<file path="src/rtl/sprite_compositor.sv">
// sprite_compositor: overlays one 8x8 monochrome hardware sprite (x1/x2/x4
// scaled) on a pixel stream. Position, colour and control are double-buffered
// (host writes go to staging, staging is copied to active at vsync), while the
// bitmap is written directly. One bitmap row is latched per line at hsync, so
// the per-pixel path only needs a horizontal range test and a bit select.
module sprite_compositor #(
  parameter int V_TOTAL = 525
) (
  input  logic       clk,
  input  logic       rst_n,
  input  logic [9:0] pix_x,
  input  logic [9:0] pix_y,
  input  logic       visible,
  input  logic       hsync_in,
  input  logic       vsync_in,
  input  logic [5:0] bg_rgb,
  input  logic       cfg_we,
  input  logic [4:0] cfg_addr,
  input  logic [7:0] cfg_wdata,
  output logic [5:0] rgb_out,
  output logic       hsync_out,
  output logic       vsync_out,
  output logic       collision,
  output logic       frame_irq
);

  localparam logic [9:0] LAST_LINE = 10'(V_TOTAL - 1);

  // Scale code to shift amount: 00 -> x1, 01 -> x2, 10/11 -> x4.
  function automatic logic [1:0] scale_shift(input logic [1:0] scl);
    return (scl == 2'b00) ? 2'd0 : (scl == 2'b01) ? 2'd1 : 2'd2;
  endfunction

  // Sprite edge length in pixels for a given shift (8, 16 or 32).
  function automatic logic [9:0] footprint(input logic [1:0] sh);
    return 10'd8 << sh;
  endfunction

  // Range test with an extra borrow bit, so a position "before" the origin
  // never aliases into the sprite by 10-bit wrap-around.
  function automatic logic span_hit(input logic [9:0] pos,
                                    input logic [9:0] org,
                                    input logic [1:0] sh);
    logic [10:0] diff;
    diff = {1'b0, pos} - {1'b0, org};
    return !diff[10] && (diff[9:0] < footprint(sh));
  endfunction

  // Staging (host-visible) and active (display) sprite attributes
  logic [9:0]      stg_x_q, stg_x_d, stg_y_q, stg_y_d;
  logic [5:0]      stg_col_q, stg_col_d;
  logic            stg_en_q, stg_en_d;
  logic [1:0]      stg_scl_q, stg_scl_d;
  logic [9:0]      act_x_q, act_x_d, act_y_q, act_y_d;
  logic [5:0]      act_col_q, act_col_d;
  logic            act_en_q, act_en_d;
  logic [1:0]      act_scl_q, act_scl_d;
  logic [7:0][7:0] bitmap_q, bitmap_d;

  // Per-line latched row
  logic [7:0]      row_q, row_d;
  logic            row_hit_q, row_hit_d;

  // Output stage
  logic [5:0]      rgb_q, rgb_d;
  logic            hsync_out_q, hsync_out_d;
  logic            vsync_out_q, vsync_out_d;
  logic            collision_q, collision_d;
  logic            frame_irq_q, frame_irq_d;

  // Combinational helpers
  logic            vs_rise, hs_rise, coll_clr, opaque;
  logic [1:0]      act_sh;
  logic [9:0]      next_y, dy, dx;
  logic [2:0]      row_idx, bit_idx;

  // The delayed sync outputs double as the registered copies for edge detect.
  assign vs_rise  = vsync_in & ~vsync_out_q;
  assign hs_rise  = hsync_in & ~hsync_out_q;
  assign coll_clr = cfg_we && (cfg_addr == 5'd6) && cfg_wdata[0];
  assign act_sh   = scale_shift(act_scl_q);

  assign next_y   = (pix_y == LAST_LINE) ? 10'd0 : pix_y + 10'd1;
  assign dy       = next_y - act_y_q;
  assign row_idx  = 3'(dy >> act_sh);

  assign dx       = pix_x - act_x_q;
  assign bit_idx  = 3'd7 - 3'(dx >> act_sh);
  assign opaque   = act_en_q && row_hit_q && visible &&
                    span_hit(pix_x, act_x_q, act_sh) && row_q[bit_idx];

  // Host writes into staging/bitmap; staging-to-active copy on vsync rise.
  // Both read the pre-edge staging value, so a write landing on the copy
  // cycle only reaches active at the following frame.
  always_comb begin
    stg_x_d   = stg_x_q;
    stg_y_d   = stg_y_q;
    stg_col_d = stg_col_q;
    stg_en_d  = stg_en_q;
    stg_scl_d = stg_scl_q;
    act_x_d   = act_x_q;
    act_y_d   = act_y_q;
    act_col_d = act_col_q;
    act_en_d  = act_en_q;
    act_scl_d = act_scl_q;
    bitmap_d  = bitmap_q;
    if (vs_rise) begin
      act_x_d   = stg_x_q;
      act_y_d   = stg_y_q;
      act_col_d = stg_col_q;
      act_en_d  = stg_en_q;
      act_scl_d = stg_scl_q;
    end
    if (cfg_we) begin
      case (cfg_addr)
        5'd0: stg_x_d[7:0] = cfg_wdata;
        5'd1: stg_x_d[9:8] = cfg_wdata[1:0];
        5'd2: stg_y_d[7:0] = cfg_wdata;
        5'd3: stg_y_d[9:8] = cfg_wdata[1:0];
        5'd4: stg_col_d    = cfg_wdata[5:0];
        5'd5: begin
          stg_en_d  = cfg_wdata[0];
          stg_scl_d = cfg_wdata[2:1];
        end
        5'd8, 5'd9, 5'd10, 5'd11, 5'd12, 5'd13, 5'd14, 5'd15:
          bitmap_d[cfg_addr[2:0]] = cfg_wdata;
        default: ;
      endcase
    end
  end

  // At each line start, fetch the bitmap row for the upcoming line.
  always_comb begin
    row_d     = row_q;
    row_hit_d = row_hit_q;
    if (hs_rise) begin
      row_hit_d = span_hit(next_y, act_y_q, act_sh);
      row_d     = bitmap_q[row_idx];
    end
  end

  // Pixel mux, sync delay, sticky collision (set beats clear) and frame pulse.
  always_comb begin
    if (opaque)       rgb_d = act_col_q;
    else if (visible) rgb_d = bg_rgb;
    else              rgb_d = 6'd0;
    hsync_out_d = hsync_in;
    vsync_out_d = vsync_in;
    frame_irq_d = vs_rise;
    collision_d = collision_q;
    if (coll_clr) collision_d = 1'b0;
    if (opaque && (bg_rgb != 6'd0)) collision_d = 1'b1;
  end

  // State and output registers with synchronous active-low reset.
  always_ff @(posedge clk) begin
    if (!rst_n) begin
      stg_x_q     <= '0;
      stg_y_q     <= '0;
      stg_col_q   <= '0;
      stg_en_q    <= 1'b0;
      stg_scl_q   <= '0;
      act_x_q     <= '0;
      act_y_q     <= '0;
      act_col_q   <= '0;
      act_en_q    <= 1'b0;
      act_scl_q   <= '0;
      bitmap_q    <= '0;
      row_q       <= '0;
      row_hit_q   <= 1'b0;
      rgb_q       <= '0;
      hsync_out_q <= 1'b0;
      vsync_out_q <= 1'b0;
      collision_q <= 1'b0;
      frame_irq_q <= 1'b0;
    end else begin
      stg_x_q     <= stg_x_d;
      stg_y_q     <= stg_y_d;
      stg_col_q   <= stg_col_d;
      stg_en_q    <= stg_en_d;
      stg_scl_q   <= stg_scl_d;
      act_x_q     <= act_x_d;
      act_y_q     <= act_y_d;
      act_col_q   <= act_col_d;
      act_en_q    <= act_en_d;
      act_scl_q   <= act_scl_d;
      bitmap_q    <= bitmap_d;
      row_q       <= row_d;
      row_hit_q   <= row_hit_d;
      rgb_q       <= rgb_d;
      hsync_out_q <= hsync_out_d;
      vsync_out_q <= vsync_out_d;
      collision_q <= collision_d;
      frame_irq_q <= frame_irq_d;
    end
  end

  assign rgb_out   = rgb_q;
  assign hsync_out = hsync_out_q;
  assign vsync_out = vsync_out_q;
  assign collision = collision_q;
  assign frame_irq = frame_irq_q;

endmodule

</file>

☆ ☆ ☆ ☆ ☆ ☆ ☆

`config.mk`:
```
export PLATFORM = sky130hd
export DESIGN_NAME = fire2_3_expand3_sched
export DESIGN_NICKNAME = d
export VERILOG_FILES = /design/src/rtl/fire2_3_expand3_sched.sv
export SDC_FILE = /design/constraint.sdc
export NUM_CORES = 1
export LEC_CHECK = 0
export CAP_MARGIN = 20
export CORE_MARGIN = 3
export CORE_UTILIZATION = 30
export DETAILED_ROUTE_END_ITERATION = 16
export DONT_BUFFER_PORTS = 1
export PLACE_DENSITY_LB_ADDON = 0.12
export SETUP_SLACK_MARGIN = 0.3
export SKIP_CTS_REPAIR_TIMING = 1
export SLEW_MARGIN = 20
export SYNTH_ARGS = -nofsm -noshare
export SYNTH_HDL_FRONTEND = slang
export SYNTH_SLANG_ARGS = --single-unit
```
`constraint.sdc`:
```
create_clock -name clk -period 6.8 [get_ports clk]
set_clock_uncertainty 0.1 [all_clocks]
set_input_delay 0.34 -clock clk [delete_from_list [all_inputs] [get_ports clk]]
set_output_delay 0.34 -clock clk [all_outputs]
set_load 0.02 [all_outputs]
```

☆ ☆ ☆ ☆ ☆ ☆ ☆

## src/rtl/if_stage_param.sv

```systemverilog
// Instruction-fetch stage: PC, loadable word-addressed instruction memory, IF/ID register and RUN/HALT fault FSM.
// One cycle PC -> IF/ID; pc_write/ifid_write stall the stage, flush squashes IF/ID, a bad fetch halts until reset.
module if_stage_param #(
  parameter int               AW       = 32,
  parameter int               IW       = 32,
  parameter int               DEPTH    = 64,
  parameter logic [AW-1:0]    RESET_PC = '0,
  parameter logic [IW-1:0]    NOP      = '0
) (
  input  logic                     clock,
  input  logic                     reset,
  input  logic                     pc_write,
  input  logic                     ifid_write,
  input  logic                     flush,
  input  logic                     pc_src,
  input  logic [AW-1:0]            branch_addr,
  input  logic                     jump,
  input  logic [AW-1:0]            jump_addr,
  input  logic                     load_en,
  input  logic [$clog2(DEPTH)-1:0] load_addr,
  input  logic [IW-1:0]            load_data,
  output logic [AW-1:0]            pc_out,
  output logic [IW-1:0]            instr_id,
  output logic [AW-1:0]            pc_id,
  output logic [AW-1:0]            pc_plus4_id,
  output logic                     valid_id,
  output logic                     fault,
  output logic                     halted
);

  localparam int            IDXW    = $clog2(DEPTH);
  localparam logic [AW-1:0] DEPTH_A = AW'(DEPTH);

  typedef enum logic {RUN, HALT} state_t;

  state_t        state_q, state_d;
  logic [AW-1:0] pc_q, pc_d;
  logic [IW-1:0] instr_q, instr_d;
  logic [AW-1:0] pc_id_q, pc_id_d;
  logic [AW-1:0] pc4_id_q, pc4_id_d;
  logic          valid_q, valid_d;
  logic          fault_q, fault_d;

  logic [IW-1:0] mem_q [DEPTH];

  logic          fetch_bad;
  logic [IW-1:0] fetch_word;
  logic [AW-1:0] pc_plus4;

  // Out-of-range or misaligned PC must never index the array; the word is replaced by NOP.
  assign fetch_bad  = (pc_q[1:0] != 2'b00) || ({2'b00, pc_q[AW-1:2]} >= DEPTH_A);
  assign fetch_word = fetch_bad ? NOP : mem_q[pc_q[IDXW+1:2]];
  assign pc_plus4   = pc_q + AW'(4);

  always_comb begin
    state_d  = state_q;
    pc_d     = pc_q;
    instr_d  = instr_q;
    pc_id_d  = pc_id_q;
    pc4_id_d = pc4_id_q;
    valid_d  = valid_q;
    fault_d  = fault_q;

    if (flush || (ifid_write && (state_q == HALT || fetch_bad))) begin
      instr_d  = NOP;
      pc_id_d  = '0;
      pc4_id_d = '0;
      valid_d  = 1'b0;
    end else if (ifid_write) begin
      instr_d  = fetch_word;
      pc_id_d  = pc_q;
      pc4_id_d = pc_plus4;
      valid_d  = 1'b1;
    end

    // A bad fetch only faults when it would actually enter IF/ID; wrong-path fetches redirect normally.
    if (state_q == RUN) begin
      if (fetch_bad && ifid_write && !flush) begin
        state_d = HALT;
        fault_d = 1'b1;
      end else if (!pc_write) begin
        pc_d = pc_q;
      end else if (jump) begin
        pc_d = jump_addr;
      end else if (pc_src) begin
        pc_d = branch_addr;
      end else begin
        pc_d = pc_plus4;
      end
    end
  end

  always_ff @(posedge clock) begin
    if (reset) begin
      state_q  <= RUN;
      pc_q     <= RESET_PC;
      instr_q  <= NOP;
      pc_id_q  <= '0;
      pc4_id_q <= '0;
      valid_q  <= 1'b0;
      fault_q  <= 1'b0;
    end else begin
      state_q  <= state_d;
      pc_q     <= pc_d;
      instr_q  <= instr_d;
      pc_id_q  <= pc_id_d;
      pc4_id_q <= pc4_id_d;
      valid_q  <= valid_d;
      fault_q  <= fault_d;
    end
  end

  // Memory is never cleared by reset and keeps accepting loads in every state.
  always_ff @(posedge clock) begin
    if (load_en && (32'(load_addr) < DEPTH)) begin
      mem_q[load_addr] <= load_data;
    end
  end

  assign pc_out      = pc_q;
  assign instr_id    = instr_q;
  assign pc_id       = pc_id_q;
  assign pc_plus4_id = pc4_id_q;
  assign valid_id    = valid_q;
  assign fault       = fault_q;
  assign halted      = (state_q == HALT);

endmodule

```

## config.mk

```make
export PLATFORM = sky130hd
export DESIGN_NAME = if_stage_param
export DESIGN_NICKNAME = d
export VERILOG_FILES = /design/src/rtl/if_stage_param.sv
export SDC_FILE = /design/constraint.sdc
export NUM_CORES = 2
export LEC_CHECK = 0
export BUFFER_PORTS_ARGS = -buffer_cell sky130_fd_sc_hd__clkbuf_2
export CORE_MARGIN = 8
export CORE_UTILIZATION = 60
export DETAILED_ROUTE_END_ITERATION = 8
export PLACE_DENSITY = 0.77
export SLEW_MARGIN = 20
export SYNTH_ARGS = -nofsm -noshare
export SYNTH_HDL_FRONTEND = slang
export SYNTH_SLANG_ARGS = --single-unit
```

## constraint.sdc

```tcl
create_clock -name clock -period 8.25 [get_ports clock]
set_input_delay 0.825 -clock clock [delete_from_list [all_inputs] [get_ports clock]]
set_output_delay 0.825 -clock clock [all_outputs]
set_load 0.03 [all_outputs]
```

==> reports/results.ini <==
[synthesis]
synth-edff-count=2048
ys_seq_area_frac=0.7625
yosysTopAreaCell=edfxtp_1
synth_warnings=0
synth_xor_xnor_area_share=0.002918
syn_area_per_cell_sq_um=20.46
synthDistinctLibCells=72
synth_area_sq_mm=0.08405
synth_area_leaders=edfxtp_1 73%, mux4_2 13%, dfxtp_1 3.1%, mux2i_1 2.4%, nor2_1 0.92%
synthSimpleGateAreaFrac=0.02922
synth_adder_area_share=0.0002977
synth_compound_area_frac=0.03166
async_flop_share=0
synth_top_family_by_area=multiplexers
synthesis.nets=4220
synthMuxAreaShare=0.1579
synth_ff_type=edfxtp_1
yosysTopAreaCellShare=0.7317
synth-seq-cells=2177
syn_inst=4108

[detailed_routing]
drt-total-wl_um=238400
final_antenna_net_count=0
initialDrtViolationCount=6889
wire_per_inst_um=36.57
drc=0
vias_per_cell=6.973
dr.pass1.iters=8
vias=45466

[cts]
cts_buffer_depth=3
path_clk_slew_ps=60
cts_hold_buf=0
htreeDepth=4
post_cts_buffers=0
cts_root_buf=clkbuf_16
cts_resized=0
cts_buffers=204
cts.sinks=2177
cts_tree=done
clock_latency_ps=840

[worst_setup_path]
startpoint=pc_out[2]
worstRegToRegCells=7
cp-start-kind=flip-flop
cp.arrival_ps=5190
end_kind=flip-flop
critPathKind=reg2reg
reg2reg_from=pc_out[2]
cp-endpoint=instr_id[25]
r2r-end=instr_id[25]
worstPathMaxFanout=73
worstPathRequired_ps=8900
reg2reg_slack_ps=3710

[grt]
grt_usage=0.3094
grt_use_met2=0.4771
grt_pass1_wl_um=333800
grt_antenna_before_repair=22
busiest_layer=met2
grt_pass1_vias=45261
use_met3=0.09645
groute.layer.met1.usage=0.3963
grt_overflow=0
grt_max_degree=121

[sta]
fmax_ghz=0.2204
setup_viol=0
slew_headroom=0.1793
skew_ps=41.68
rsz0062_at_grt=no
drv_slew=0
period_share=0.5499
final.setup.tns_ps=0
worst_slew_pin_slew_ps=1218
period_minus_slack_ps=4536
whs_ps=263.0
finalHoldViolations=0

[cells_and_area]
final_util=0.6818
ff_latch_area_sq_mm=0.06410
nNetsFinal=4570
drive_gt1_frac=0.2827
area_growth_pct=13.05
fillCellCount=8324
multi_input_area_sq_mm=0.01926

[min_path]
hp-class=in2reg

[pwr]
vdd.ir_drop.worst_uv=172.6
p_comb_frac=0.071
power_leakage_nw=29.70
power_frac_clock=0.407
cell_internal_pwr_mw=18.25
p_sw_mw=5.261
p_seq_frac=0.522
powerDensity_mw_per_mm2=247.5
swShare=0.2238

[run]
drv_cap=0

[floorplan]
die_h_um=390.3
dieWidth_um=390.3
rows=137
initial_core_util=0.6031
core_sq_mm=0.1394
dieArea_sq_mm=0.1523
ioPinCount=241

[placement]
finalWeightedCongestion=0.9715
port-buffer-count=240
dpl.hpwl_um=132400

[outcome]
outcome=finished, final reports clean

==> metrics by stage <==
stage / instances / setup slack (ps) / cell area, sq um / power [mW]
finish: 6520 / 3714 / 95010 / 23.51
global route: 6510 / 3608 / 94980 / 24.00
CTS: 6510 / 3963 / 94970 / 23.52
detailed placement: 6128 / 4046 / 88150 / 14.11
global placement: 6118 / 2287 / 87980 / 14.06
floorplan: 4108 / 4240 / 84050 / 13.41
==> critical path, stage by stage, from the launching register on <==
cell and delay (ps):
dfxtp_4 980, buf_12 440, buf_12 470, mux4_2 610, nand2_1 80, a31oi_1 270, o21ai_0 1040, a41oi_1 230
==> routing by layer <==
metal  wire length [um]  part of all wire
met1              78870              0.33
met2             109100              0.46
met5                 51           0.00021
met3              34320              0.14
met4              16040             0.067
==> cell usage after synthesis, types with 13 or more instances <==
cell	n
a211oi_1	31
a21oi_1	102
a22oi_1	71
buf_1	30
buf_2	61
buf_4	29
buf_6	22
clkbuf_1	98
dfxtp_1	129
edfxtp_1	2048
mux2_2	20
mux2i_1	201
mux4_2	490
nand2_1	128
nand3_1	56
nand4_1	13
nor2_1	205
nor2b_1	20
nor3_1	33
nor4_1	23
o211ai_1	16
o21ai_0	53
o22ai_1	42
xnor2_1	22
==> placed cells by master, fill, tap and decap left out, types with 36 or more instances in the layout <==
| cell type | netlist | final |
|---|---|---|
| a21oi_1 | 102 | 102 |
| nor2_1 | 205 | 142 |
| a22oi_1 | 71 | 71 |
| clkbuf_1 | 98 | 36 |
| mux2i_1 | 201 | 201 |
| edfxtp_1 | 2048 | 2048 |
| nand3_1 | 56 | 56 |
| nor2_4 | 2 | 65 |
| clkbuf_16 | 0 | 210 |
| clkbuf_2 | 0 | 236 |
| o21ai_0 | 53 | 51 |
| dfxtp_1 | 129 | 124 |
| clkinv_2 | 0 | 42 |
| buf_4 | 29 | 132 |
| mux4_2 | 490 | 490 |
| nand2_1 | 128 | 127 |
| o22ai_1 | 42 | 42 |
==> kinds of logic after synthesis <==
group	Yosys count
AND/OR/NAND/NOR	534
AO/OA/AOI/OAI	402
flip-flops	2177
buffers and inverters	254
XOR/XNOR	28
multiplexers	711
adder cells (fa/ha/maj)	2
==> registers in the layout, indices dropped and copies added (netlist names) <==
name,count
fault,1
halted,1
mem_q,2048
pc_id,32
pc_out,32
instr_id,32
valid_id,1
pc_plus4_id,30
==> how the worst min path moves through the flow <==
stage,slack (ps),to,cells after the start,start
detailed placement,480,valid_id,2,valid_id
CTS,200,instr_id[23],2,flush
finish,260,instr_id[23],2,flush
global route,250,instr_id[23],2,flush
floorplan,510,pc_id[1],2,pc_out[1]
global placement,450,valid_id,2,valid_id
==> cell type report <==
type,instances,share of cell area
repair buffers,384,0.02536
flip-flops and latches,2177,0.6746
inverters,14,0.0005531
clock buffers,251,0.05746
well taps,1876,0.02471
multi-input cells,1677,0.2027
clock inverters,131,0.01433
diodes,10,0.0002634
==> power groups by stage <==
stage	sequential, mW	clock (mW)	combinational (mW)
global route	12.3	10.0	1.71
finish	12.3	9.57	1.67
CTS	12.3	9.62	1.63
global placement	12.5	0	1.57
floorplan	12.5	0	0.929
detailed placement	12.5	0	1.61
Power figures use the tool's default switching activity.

☆ ☆ ☆ ☆ ☆ ☆ ☆

Each line in the listing above from the one containing "global placement: 6118 / 2287 / 87980 / 14.06" through the one containing "placed cells by" should be repeated exactly, and no other line.

▶ _OUTPUT FOR THIS TASK_
global placement: 6118 / 2287 / 87980 / 14.06
floorplan: 4108 / 4240 / 84050 / 13.41
==> critical path, stage by stage, from the launching register on <==
cell and delay (ps):
dfxtp_4 980, buf_12 440, buf_12 470, mux4_2 610, nand2_1 80, a31oi_1 270, o21ai_0 1040, a41oi_1 230
==> routing by layer <==
metal  wire length [um]  part of all wire
met1              78870              0.33
met2             109100              0.46
met5                 51           0.00021
met3              34320              0.14
met4              16040             0.067
==> cell usage after synthesis, types with 13 or more instances <==
cell	n
a211oi_1	31
a21oi_1	102
a22oi_1	71
buf_1	30
buf_2	61
buf_4	29
buf_6	22
clkbuf_1	98
dfxtp_1	129
edfxtp_1	2048
mux2_2	20
mux2i_1	201
mux4_2	490
nand2_1	128
nand3_1	56
nand4_1	13
nor2_1	205
nor2b_1	20
nor3_1	33
nor4_1	23
o211ai_1	16
o21ai_0	53
o22ai_1	42
xnor2_1	22
==> placed cells by master, fill, tap and decap left out, types with 36 or more instances in the layout <==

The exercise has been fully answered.